§ REQUIRED WORK
Find and return every line of the data that contains the word "global".

Stored data entries
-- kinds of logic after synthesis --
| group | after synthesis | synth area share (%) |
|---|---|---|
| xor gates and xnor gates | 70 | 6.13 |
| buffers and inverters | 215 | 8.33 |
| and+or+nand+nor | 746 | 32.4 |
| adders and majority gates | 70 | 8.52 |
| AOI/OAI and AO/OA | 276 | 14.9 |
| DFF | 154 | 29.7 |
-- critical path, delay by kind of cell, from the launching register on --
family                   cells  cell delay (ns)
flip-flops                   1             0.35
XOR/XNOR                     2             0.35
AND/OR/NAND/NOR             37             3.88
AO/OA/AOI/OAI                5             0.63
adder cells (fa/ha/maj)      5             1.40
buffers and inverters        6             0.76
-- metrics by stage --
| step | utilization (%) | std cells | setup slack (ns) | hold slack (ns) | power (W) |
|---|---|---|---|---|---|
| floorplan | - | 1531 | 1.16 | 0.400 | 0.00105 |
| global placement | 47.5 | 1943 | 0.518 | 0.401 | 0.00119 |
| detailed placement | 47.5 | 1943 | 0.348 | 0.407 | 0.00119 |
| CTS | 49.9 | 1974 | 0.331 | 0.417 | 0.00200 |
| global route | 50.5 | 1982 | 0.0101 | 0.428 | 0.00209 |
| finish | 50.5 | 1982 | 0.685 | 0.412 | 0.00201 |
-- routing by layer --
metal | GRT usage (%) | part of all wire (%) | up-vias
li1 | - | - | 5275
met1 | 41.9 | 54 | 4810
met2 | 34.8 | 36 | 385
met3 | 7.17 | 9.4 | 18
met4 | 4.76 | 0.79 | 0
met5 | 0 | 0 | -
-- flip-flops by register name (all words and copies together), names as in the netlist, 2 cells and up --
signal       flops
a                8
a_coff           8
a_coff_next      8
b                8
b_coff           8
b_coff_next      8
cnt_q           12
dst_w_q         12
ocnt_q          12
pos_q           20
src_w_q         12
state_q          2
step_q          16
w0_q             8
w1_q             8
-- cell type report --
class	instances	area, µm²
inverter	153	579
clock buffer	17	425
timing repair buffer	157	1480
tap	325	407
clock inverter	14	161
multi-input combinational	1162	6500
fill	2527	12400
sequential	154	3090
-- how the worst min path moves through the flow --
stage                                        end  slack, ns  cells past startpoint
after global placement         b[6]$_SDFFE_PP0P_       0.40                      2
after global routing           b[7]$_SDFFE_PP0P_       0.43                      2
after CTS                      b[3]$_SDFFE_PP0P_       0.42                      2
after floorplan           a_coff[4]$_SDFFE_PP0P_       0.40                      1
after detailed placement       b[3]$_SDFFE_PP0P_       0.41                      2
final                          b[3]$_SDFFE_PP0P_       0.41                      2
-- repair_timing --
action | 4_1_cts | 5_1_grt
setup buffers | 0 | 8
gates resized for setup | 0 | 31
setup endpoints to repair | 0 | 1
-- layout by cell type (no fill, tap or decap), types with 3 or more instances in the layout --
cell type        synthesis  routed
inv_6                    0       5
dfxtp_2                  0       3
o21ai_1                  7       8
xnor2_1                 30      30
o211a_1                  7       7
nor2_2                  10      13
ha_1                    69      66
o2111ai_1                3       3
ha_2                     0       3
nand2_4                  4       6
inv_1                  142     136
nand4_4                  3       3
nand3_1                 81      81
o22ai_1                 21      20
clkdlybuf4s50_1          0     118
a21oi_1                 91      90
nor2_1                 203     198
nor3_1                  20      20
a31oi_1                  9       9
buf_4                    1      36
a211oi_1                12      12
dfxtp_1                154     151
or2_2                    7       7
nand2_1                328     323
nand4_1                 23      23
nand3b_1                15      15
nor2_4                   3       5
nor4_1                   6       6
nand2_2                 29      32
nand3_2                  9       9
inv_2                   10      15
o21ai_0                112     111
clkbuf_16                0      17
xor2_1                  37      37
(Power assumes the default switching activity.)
**config.mk**
```make
export PLATFORM = sky130hd
export DESIGN_NAME = reg_select_sequencer_flat
export DESIGN_NICKNAME = d
export VERILOG_FILES = /design/src/rtl/reg_select_sequencer_pkg.sv /design/src/rtl/reg_select_sequencer_if.sv /design/src/rtl/reg_select_sequencer_opcode_class_decode.sv /design/src/rtl/reg_select_sequencer.sv /design/src/flat_wrapper.sv
export SDC_FILE = /design/constraint.sdc
export NUM_CORES = 1
export LEC_CHECK = 0
export BUFFER_PORTS_ARGS = -buffer_cell sky130_fd_sc_hd__buf_2
export CORE_MARGIN = 1.5
export CORE_UTILIZATION = 35
export CTS_CLUSTER_DIAMETER = 200
export DETAILED_ROUTE_END_ITERATION = 16
export GPL_ROUTABILITY_DRIVEN = 0
export GPL_TIMING_DRIVEN = 0
export PLACE_DENSITY = 0.85
export SLEW_MARGIN = 40
export SYNTH_ARGS = -nofsm -noshare
export SYNTH_HDL_FRONTEND = slang
export SYNTH_HIERARCHICAL = 1
export SYNTH_SLANG_ARGS = --single-unit
```
**constraint.sdc**
```tcl
create_clock -name clk -period 2.2 [get_ports clk]
set_clock_uncertainty 0.1 [all_clocks]
set_input_delay 0.33 -clock clk [delete_from_list [all_inputs] [get_ports clk]]
set_output_delay 0.33 -clock clk [all_outputs]
set_load 0.03 [all_outputs]
```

§ ANSWER TO THIS PROBLEM
| global placement | 47.5 | 1943 | 0.518 | 0.401 | 0.00119 |
| global route | 50.5 | 1982 | 0.0101 | 0.428 | 0.00209 |
after global placement         b[6]$_SDFFE_PP0P_       0.40                      2
after global routing           b[7]$_SDFFE_PP0P_       0.43                      2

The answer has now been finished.